Posted by November 4, 2014

Vitol CEO expects serious talks on cut at OPEC meeting.


Forget conspiracy theories and be prepared for OPEC to cut output in November because this is what they need to do and have done in the past, veteran oil traders who run and co-own some of the world's biggest trading firms told the Reuters Commodities Summit.

The views from the top executives of Vitol, Gunvor and Mercuria go against expectations that the Organization of Petroleum Exporting Counties is unlikely to step in and support prices.

Oil prices have fallen sharply from $115 a barrel in June to a four-year low near $82 on Tuesday on weakening demand, ample supply and the perception that OPEC's heavyweight Saudi Arabia is happy to keep prices at levels of $70-$80 per barrel.

OPEC members Kuwait and Iran have also said a cut in production at the Nov. 27 OPEC meeting was unlikely. Saudi Arabia has yet to comment publicly.

"My feeling is we're underestimating now the possibility of OPEC cutting," Vitol's chief Ian Taylor said. "Everybody says they are not going to cut, and I'm not 100 percent sure. I think there will be serious discussions at the OPEC meeting about cutting."

So far, the only specific call for a cut has come from Libya's OPEC governor - with the proviso that Libya itself is exempt. Venezuela said it and fellow member Ecuador are working on a joint proposal to support prices.

The chief executive and majority owner of Switzerland-based Gunvor, Torbjorn Tornqvist, also sees a chance of OPEC action.

"I think they will defend, short-term, the market from going lower," he said.

"I think the Saudis will not have a problem to maybe cut 400,000-500,000 barrels and maybe you'll see some symbolic cuts from the other Gulf states. Kuwait and the Emirates will maybe add something to half a million or so."

The head of Mercuria, the world's fourth largest oil trader, said OPEC needed to remove 1.5 million barrels per day - assuming no lifting of sanctions on Iran - and there was a 50:50 chance of a cut.

"I am probably slightly more optimistic about the possibility of a cut, but I still don't see that as a more than 50 percent chance," Mercuria CEO Marco Dunand said.

The meeting in Vienna is set to be one of OPEC's most important in years. Any cut in output would be OPEC's first since the 2008 financial crisis.

PLAY THE LONG GAME?

A cut is by no means certain and a fourth senior figure addressing the summit, Trafigura's Chief Financial Officer Pierre Lorinet, pointed out an argument against doing so.

"I can see OPEC and Saudi Arabia playing the long game. A low price for a period of time may actually play into the hands of people with a lot of reserves in the ground at cheap cost," he said.

Saudi Oil Minister Ali al-Naimi has made no public comment on the oil market since September and a number of theories have emerged about the kingdom's possible strategy.
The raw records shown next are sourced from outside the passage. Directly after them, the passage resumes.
This design comes from an exercise in tuning for small area on the open sky130 flow, not from production work. Only simulation tests tie the RTL to the original design; equivalence was not proved. No activity file was given, so power comes from the tool's default toggle rates.

<file path="flow/run.sh">
#!/bin/bash
# synth_recipe.tcl (not shown) runs the flow's synth.tcl, then flattens the netlist and writes it again
# the make line also repeats each setting of config.mk as NAME=value (left out here)
make -C /OpenROAD-flow-scripts/flow DESIGN_CONFIG=/design/flow/config.mk WORK_HOME=/design/flow/orfs CLKGATE_MAP_FILE= SYNTH_SCRIPT=/design/flow/synth_recipe.tcl finish
</file>
<file path="flow/config.mk">
export PLATFORM = sky130hd
export DESIGN_NAME = pidmc
export DESIGN_NICKNAME = pidmc
export VERILOG_FILES = /design/flow/design.v
export SDC_FILE = /design/flow/constraint.sdc
export NUM_CORES = 4
export LEC_CHECK = 0
export CAP_MARGIN = 20
export CORE_MARGIN = 2
export CORE_UTILIZATION = 60
export CTS_BUF_LIST = sky130_fd_sc_hd__clkbuf_4
export SLEW_MARGIN = 20
</file>
<file path="flow/constraint.sdc">
create_clock -name core_clock -period 100.0 [get_ports {clk}]
set_input_delay 20.0000 -clock core_clock [delete_from_list [all_inputs] [get_ports {clk}]]
set_output_delay 20.0000 -clock core_clock [all_outputs]
set_load 0.01 [all_outputs]
</file>
<file path="flow/design.v">
module pidmc (
    input  wire        clk,
    input  wire        rst,         
    input  wire        start,
    input  wire        tick_fast,
    input  wire        tick_med,
    input  wire        tick_ctrl,
    input  wire        pulse,
    input  wire        ready,
    input  wire [15:0] adc,
    output wire [7:0]  duty,
    output wire        init_done,
    output wire        lcd_rs,
    output wire        lcd_rw,
    output wire        lcd_e,
    output wire [7:0]  lcd_d
);
    localparam [1:0] TS_IDLE = 2'd0, TS_SETUP = 2'd1, TS_EHI = 2'd2, TS_SETTLE = 2'd3;
    localparam [5:0] S_DIV = 6'd0, S_TARGET = 6'd1, S_CSENTER = 6'd2, S_PULSES = 6'd3,
                     S_CSEXIT = 6'd4, S_MEASURE = 6'd5, S_DUTY = 6'd6, S_RETC = 6'd7;
    localparam [2:0] S_SEL = 3'd0, S_HOME = 3'd1, S_HOMEW = 3'd2, S_LINE2 = 3'd3,
                     S_LINE2W = 3'd4, S_CHAR = 3'd5, S_CHARW = 3'd6, S_RETM = 3'd7;
    localparam [1:0] S_TICK = 2'd0, S_CMD = 2'd1, S_CMDW = 2'd2, S_RETF = 2'd3;
    function [6:0] template_char(input [4:0] i);
        case (i)
            5'd0:  template_char = 7'h54;  
            5'd1:  template_char = 7'h41;  
            5'd2:  template_char = 7'h52;  
            5'd3:  template_char = 7'h47;  
            5'd4:  template_char = 7'h45;  
            5'd5:  template_char = 7'h54;  
            5'd6:  template_char = 7'h20;
            5'd7:  template_char = 7'h52;  
            5'd8:  template_char = 7'h50;  
            5'd9:  template_char = 7'h4D;  
            5'd10: template_char = 7'h2D;  
            5'd11: template_char = 7'h20;
            5'd16: template_char = 7'h41;  
            5'd17: template_char = 7'h43;  
            5'd18: template_char = 7'h54;  
            5'd19: template_char = 7'h55;  
            5'd20: template_char = 7'h41;  
            5'd21: template_char = 7'h4C;  
            5'd22: template_char = 7'h20;
            5'd23: template_char = 7'h52;  
            5'd24: template_char = 7'h50;  
            5'd25: template_char = 7'h4D;  
            5'd26: template_char = 7'h2D;  
            5'd27: template_char = 7'h20;
            default: template_char = 7'h30;
        endcase
    endfunction
    reg [7:0]  duty_r;
    reg        init_done_r;
    reg [1:0]  ts;
    reg [6:0]  tw;            
    reg [3:1]  pend, act;
    reg        bg_started;
    reg [5:0]  hpc_ctrl;
    reg [2:0]  hpc_med;
    reg [1:0]  hpc_fast;
    reg [6:0]  sample_cnt;
    reg [5:0]  cursor;        
    reg [5:0]  pa;
    reg [3:0]  pc3, pc2, pc1;
    reg        pc0;
    reg        thi;
    reg [3:0]  t3, t2, t1;
    reg        t0;
    reg [3:0]  m3, m2, m1;
    reg        m0;
    reg        c3;
    reg [3:0]  c2, c1, c0;
    reg [11:0] r;
    wire d7 = (tw == 7'h40);
    assign duty      = duty_r;
    assign init_done = init_done_r;
    assign lcd_rs    = init_done_r & ~d7 & (tw[6] | tw[5]);
    assign lcd_rw    = 1'b0;
    assign lcd_d     = {d7, tw};
    assign lcd_e     = (ts == TS_EHI);
    wire crit = act[1] & ((hpc_ctrl == S_PULSES) | (hpc_ctrl == S_CSEXIT));
    wire ien  = bg_started & ~crit;
    wire disp_fast = ien & pend[3] & ~act[3];
    wire disp_med  = ien & pend[2] & ~act[3] & ~act[2] & ~disp_fast;
    wire disp_ctrl = ien & pend[1] & ~act[3] & ~act[2] & ~act[1] & ~disp_fast & ~disp_med;
    wire disp      = disp_fast | disp_med | disp_ctrl;
    wire run_fast = ~disp & act[3];
    wire run_med  = ~disp & ~act[3] & act[2];
    wire run_ctrl = ~disp & ~act[3] & ~act[2] & act[1];
    wire ts_idle  = (ts == TS_IDLE);
    wire        adc_hi = |adc[15:12];
    wire        adc_lo = ~|adc[15:10];
    wire [11:0] a_cl   = adc_hi ? 12'hFFF : adc_lo ? 12'h400 : adc[11:0];
    wire [11:0] rx   = {r[8:0], r[11:9]};     
    wire [11:0] ry   = {r[10:0], r[11]};      
    wire [12:0] rs_s = {1'b0, rx} + {1'b0, ry};
    wire        r_c  = rs_s[12] | (&rs_s[11:0]);
    wire [11:0] r_n  = rs_s[11:0] + {11'd0, r_c};
    wire [3:0]  r_d  = {1'b0, r[11:9]} + {3'd0, r[11]} + {3'd0, r_c};
    reg         r_up;
    always @(*) begin
        case (hpc_ctrl[1:0])
            2'd1:    r_up = (r_n >= 12'd4075);
            2'd2:    r_up = (r_n >= 12'd3891);
            default: r_up = r_n[11];
        endcase
    end
    wire [3:0]  r_dig = (r_d == 4'd9 && r_up) ? 4'd0 : r_d + {3'd0, r_up};
    wire m_below = ~thi & (t3 == 4'd0) & ((t2 < 4'd2) | ((t2 == 4'd2) & (t1 < 4'd5)));
    wire m_above = thi | (t3 >= 4'd2) | ((t3 == 4'd1) & ((t2 != 4'd0) | (t1 != 4'd0) | t0));
    reg [3:0] dig;
    always @(*) begin
        case ({cursor[4], cursor[1:0]})
            3'd0: dig = {3'd0, c3};
            3'd1: dig = c2;
            3'd2: dig = c1;
            3'd3: dig = c0;
            3'd4: dig = m3;
            3'd5: dig = m2;
            3'd6: dig = m1;
            default: dig = {1'b0, m0, 1'b0, m0};
        endcase
    end
    wire [6:0] fb_char = (cursor[3:2] == 2'b11) ? {3'h3, dig} : template_char(cursor[4:0]);
    wire [5:0] cursor_inc = cursor + 6'd1;
    reg        sched_hit;
    always @(*) begin
        case (cursor_inc[4:0])
            5'd16, 5'd21, 5'd22, 5'd23, 5'd24, 5'd25, 5'd27, 5'd28: sched_hit = 1'b1;
            default: sched_hit = 1'b0;
        endcase
    end
    reg [6:0] sched_cmd;
    always @(*) begin
        case (cursor[4:0])
            5'd24:   sched_cmd = 7'h08;
            5'd25:   sched_cmd = 7'h01;
            5'd27:   sched_cmd = 7'h06;
            5'd28:   sched_cmd = 7'h0C;
            default: sched_cmd = 7'h38;
        endcase
    end
    wire init_last = (cursor[4:0] == 5'd28);
    wire init_done_set = run_fast && hpc_fast == S_CMDW && ts_idle && init_last;
    wire pulses_op     = run_ctrl && hpc_ctrl == S_PULSES;
    wire count_pulse   = pulse && (init_done_r || init_done_set);
    wire [6:0] sample_inc = sample_cnt + 7'd1;
    wire       pc_wrap = pa[5] & (pc3 == 4'd7) & (pc2 == 4'd6) & (pc1 == 4'd7) & pc0;
    wire       cy1 = pc0;
    wire       cy2 = cy1 & (pc1 == 4'd9);
    wire       cy3 = cy2 & (pc2 == 4'd9);
    wire       cy4 = cy3 & (pc3 == 4'd9);
    wire [3:1] ticks = {tick_fast, tick_med, tick_ctrl};
    integer j;
    always @(posedge clk or posedge rst) begin
        if (rst) begin
            duty_r      <= 8'h80;
            init_done_r <= 1'b0;
            ts          <= TS_IDLE;
            tw          <= 7'd0;
            pend        <= 3'b000;
            act         <= 3'b000;
            bg_started  <= 1'b0;
            sample_cnt  <= 7'd0;
            cursor      <= 6'd0;
            m3          <= 4'd0;
            m2          <= 4'd0;
            m1          <= 4'd0;
            m0          <= 1'b0;
            c3          <= 1'b0;
            c2          <= 4'd0;
            c1          <= 4'd0;
            c0          <= 4'd0;
        end else begin
            case (ts)
                TS_SETUP:  ts <= TS_EHI;
                TS_EHI:    ts <= TS_SETTLE;
                TS_SETTLE: if (ready) ts <= TS_IDLE;
                default:   ;
            endcase
            if (disp) begin
                if (disp_fast) act[3] <= 1'b1;
                if (disp_med)  act[2] <= 1'b1;
                if (disp_ctrl) act[1] <= 1'b1;
            end else if (run_ctrl) begin
                if (hpc_ctrl[5]) begin
                    case (hpc_ctrl[4:0])
                        5'd12: c3 <= (r >= 12'd4093);
                        5'd13: c2 <= r_dig;
                        5'd14: c1 <= r_dig;
                        5'd15: c0 <= r_dig;
                        5'd28: m3 <= t3;
                        5'd29: m2 <= t2;
                        5'd30: m1 <= t1;
                        5'd31: m0 <= t0;
                        default: ;
                    endcase
                end else begin
                    case (hpc_ctrl[2:0])
                        3'd0: begin
                            if (sample_inc == 7'd100) sample_cnt <= 7'd0;
                            else                      sample_cnt <= sample_inc;
                        end
                        3'd6: begin
                            if (m_below)      duty_r <= duty_r - 8'd1;
                            else if (m_above) duty_r <= duty_r + 8'd1;
                        end
                        3'd7: act[1] <= 1'b0;
                        default: ;
                    endcase
                end
            end else if (run_med) begin
                case (hpc_med)
                    S_HOME: begin
                        tw <= 7'h02;
                        ts <= TS_SETUP;
                    end
                    S_HOMEW: if (ts_idle) cursor <= 6'd0;
                    S_LINE2: begin
                        tw <= 7'h40;
                        ts <= TS_SETUP;
                    end
                    S_CHAR: begin
                        tw <= fb_char;
                        ts <= TS_SETUP;
                    end
                    S_CHARW: if (ts_idle) cursor <= cursor_inc;
                    S_RETM: act[2] <= 1'b0;
                    default: ;
                endcase
            end else if (run_fast) begin
                case (hpc_fast)
                    S_TICK: if (!init_done_r) cursor <= cursor_inc;
                    S_CMD: begin
                        tw <= sched_cmd;
                        ts <= TS_SETUP;
                    end
                    S_CMDW: if (ts_idle && init_last) begin
                        init_done_r <= 1'b1;
                        cursor      <= 6'd0;
                    end
                    default: act[3] <= 1'b0;
                endcase
            end
            if (start) bg_started <= 1'b1;
            for (j = 1; j <= 3; j = j + 1) begin
                if ((j == 3 && disp_fast) || (j == 2 && disp_med) || (j == 1 && disp_ctrl))
                    pend[j] <= ticks[j];
                else if (ticks[j])
                    pend[j] <= 1'b1;
            end
        end
    end
    always @(posedge clk) begin
        if (pulses_op || !init_done_r) begin
            pa  <= 6'd0;
            pc3 <= 4'd0;
            pc2 <= 4'd0;
            pc1 <= 4'd0;
            pc0 <= count_pulse;
        end else if (count_pulse) begin
            if (pc_wrap) begin
                pa  <= 6'd0;
                pc3 <= 4'd0;
                pc2 <= 4'd0;
                pc1 <= 4'd0;
                pc0 <= 1'b0;
            end else begin
                pc0 <= ~pc0;
                if (cy1) pc1 <= (pc1 == 4'd9) ? 4'd0 : pc1 + 4'd1;
                if (cy2) pc2 <= (pc2 == 4'd9) ? 4'd0 : pc2 + 4'd1;
                if (cy3) pc3 <= (pc3 == 4'd9) ? 4'd0 : pc3 + 4'd1;
                if (cy4) pa  <= pa + 6'd1;
            end
        end
        if (disp) begin
            if (disp_fast) hpc_fast <= S_TICK;
            if (disp_med)  hpc_med  <= S_SEL;
            if (disp_ctrl) hpc_ctrl <= S_DIV;
        end else if (run_ctrl) begin
            if (hpc_ctrl[5]) begin
                hpc_ctrl <= (hpc_ctrl[4:0] == 5'd31) ? S_DUTY : hpc_ctrl + 6'd1;
                if (hpc_ctrl[4:2] == 3'b011 && hpc_ctrl[1:0] != 2'd0)
                    r <= r_n;
            end else begin
                case (hpc_ctrl[2:0])
                    3'd0: hpc_ctrl <= (sample_inc == 7'd100) ? S_TARGET : S_RETC;
                    3'd1: begin
                        r        <= a_cl;
                        hpc_ctrl <= S_CSENTER;
                    end
                    3'd2: hpc_ctrl <= S_PULSES;
                    3'd3: begin
                        thi      <= (pa != 6'd0);
                        t3       <= pc3;
                        t2       <= pc2;
                        t1       <= pc1;
                        t0       <= pc0;
                        hpc_ctrl <= S_CSEXIT;
                    end
                    3'd4: hpc_ctrl <= S_MEASURE;
                    3'd5: hpc_ctrl <= 6'd32;
                    3'd6: hpc_ctrl <= S_RETC;
                    default: ;
                endcase
            end
        end else if (run_med) begin
            case (hpc_med)
                S_SEL: begin
                    if (!init_done_r)         hpc_med <= S_RETM;
                    else if (cursor == 6'd32) hpc_med <= S_HOME;
                    else if (cursor == 6'd16) hpc_med <= S_LINE2;
                    else                      hpc_med <= S_CHAR;
                end
                S_HOME:   hpc_med <= S_HOMEW;
                S_HOMEW:  if (ts_idle) hpc_med <= S_RETM;
                S_LINE2:  hpc_med <= S_LINE2W;
                S_LINE2W: if (ts_idle) hpc_med <= S_CHAR;
                S_CHAR:   hpc_med <= S_CHARW;
                S_CHARW:  if (ts_idle) hpc_med <= S_RETM;
                default:  ;
            endcase
        end else if (run_fast) begin
            case (hpc_fast)
                S_TICK:  hpc_fast <= (!init_done_r && sched_hit) ? S_CMD : S_RETF;
                S_CMD:   hpc_fast <= S_CMDW;
                S_CMDW:  if (ts_idle) hpc_fast <= S_RETF;
                default: ;
            endcase
        end
    end
endmodule
</file>
==> results of run 1 <==
## cell families (layout without fill, tap and decap cells)
logic type	count (synthesis)	in the layout	synth area share
DFF	120	120	0.3922
adders and majority gates	50	50	0.08188
muxes	31	31	0.04252
buffers and inverters	81	121	0.04094
AOI/OAI and AO/OA	202	202	0.1783
and+or+nand+nor	344	344	0.2177
other	1	1	0.0004738
xor gates and xnor gates	39	39	0.04600
## per-layer routing
| layer | wire length, um | vias up |
|---|---|---|
| met4 | 236 | 0 |
| li1 | - | 3197 |
| met5 | 0 | - |
| met3 | 969 | 24 |
| met2 | 8696 | 210 |
| met1 | 8162 | 3093 |
## worst max-delay path, stage by stage (launching register included)
cell and delay, ns:
dfrtp_1 0.39, or4b_2 0.67, nor4_1 0.29, clkdlybuf4s50_1 0.60
## power breakdown
| part | leakage [uW] | switching (uW) | total, uW | internal [uW] |
|---|---|---|---|---|
| registers | 0.00136 | 11.1 | 72.1 | 61.0 |
| logic | 0.00194 | 38.4 | 67.5 | 29.0 |
| clock network | 0.000152 | 18.0 | 34.4 | 16.4 |
## cells in the mapped netlist (5+ instances only)
cell type | count | area, sq um
mux2_2 | 21 | 236.5
o21ai_2 | 8 | 70.07
dfxtp_1 | 18 | 360.4
o21bai_1 | 6 | 45.04
a21oi_1 | 50 | 250.2
nand2_1 | 109 | 409.1
o31ai_1 | 7 | 52.55
nor2b_1 | 9 | 56.30
nand3_1 | 25 | 125.1
and2_1 | 9 | 56.30
nor2_1 | 94 | 352.8
nor4b_1 | 5 | 43.79
nand2b_1 | 10 | 62.56
a22oi_1 | 6 | 45.04
o22ai_1 | 10 | 62.56
nor4_1 | 9 | 56.30
inv_1 | 43 | 161.4
edfxtp_1 | 38 | 1141
nand4_1 | 12 | 75.07
xor2_1 | 15 | 131.4
nor3_1 | 21 | 105.1
xnor2_1 | 21 | 183.9
dfrtp_1 | 63 | 1577
ha_1 | 47 | 588.1
and3_1 | 5 | 31.28
o21ai_0 | 39 | 195.2
mux2i_1 | 10 | 100.1
or2_2 | 7 | 43.79
a211oi_1 | 5 | 37.54
a31oi_1 | 8 | 50.05
nor3b_1 | 5 | 37.54
a222oi_1 | 6 | 60.06
clkbuf_1 | 29 | 108.9
a21o_1 | 6 | 45.04
## sequential cells by signal (all words and copies together), names as in the netlist, 3 cells and up
signal      flops
tw              7
t1              4
c1              4
cursor          6
hpc_ctrl        6
pend            3
pc1             4
hpc_med         3
pa              6
pc2             4
m1              4
t3              4
m3              4
r              12
c0              4
act             3
duty_r          8
sample_cnt      7
m2              4
pc3             4
c2              4
t2              4
## per-stage QoR
stage | util | hold slack, ns | area [sq um] | std cells | power [uW]
finish | 0.6807 | 0.4851 | 8695 | 1080 | 173.9
global route | 0.6807 | 0.5184 | 8695 | 1080 | 185.7
CTS | 0.6803 | 0.4921 | 8690 | 1080 | 174.0
detailed placement | 0.6587 | 0.4602 | 8414 | 1048 | 139.8
global placement | 0.6587 | 0.4639 | 8414 | 1048 | 137.0
floorplan | - | 0.4307 | 7915 | 868 | 116.8
## area by class of cell
type,count,area share
Clock buffer,23,0.01986
Clock inverter,9,0.01180
Inverter,44,0.01900
Multi-Input combinational cell,667,0.5166
Sequential cell,120,0.3570
Tap cell,172,0.02475
Timing Repair Buffer,45,0.05094
## worst min path at each step
stage	end	slack [ns]	start
after floorplan	bg_started	0.43	bg_started
after global placement	bg_started	0.46	bg_started
after detailed placement	bg_started	0.46	bg_started
after CTS	bg_started	0.49	bg_started
after global routing	duty_r[7]	0.52	duty_r[7]
final	bg_started	0.49	bg_started
## cells in the final DEF (no fill, tap or decap), types with 21 or more instances in the layout
| cell type | instances |
|---|---|
| xnor2_1 | 21 |
| a21oi_1 | 50 |
| nand3_1 | 25 |
| nor3_1 | 21 |
| ha_1 | 47 |
| clkdlybuf4s50_1 | 42 |
| edfxtp_1 | 38 |
| clkbuf_4 | 23 |
| inv_1 | 42 |
| mux2_2 | 21 |
| nand2_1 | 109 |
| o21ai_0 | 39 |
| dfrtp_1 | 63 |
| nor2_1 | 94 |
==> impl_metrics.tcl, run 1 <==
set metrics [dict create \
    fmaxAchievable_mhz 44.46 \
    fillers 1002 \
    synth-seq-cells 120 \
    grt_pass1_wl_um 30160 \
    synthesis.nets 942 \
    cp-startpoint "tw[3]" \
    whs_path_depth 1 \
    grt_setup_unrepaired "no" \
    vdd_ir_drop_max_mv 0.01229 \
    drc_errors 0 \
    cp-start-kind "flop" \
    cp_data_required_time_ns 80.00 \
    rrSetupSlack_ns 93.73 \
    critical_path_class "flop to output port" \
    antenna_cells 0 \
    relSlewSlack 0.4365 \
    grt_pass1_vias 6142 \
    syn_area_per_cell_sq_um 9.119 \
    drt_iter0_drc 556 \
    grt-busiest-layer "met2" \
    antenna_left 0 \
    core_area_sq_um 12770 \
    worst_slack_ns 77.51 \
    cts_setup_buffers 0 \
    firstDrtPassIters 6 \
    antenna_found_initial 0 \
    grt_start_max_net_pins 55 \
    grt_overflow_total 0 \
    insertion_delay_ns 0.55 \
    hold_viol_final 0 \
    use_met2 0.4292 \
    fin_crit_sh 0.2249 \
    synth_warnings 1 \
    dieWidth_um 118.9 \
    synthesis.area_sq_um 7915 \
    register_area_sq_um 3104 \
    synthArstFlopShare 0.5333 \
    gp_congestion 0.9467 \
    place.detailed.hpwl_um 13520 \
    wl_per_cell_um 16.73 \
    grt_util_met1 0.3585 \
    die_height_um 118.9 \
    slew_viol_final 0 \
    multi_input_area_sq_um 4492 \
    area_growth_pct 9.848 \
    cts.clk_slew.worst_paths_ns 0.10 \
    die_area_sq_um 14130 \
    timing_worst_slew_pin_value_ns 0.8416 \
    setup-violations-final 0 \
    track_usage 0.2639 \
    synth_edf_count 38 \
    initial_core_util 0.6196 \
    ff2ff_path_depth 23 \
    via_count 6524 \
    dpl_worst_slack_ns 77.41 \
    wirelength_um 18070 \
    clock_skew_ns 0.02445 \
    nets 969 \
    drive_above_1_share 0.1046 \
    yosysUniqueCellTypes 88 \
    cts_resized 0 \
    max-cap-violations 0 \
    fin_crit_ns 22.49 \
    io_pins 44 \
    fp-row-count 41 \
    holdBufCountCts 0 \
    r2r_end "c1[2]" \
    min_path_type "flop to flop" \
    ys.flop_type "dfrtp_1" \
    htree_levels 4 \
    arrival_ns 2.49 \
    endpoint "lcd_d[7]" \
    port_buffers 42 \
    cts.sinks 120 \
    clk_path_buf_depth 2 \
    grt_use_met3 0.04693 \
    status "timing/DRC/antenna clean" \
    synth-seq-area-share 0.3922 \
    cts_buffers 17 \
    worst_setup_path_end_kind "output port" \
    root_buffer "clkbuf_4" \
    leakage_uw 0.003455 \
    setup_tns_ns 0 \
    r2r_start "r[9]" \
    cp_max_fo 3 \
    cts_tree "yes" \
    synth_cells 868 \
    viasPerCell 6.041 \
    powerDensity_nw_per_um2 20.00 \
]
Those have ranged from Riyadh looking to curtail the steep growth in U.S. shale oil, which is eroding OPEC's market share, to the kingdom's desire to punish Iran and Russia, which heavily depend on oil revenues, over Syria.

Asked whether he saw a change of tack in OPEC to keeping market share from defending prices, Vitol's Taylor said he thought Saudi Arabia wanted to make sure its fellow OPEC members take part in any reduction.

"Yes and no. I'm sure the Saudis will wish to ensure that if there's going to be a cut, everybody participates, it's not just them. And that's where the difficult conversations start to happen."

"But at the end of the day, for a lot these countries, a price at this level or lower gets a bit serious."

Taylor and Dunand both gave short shrift to suggestions that Saudi Arabia wanted lower prices to make shale oil uneconomic, or to weaken Iran or Russia.

"I don't actually buy too much of the conspiracy theories. I think it is more for them (the Saudis), the issue of having other countries sharing the burden of cutting production than anything else," the Mercuria boss said.

Taylor's view was similar: "It's market share that is important to them, and if everybody is willing to cut I suspect they might as well."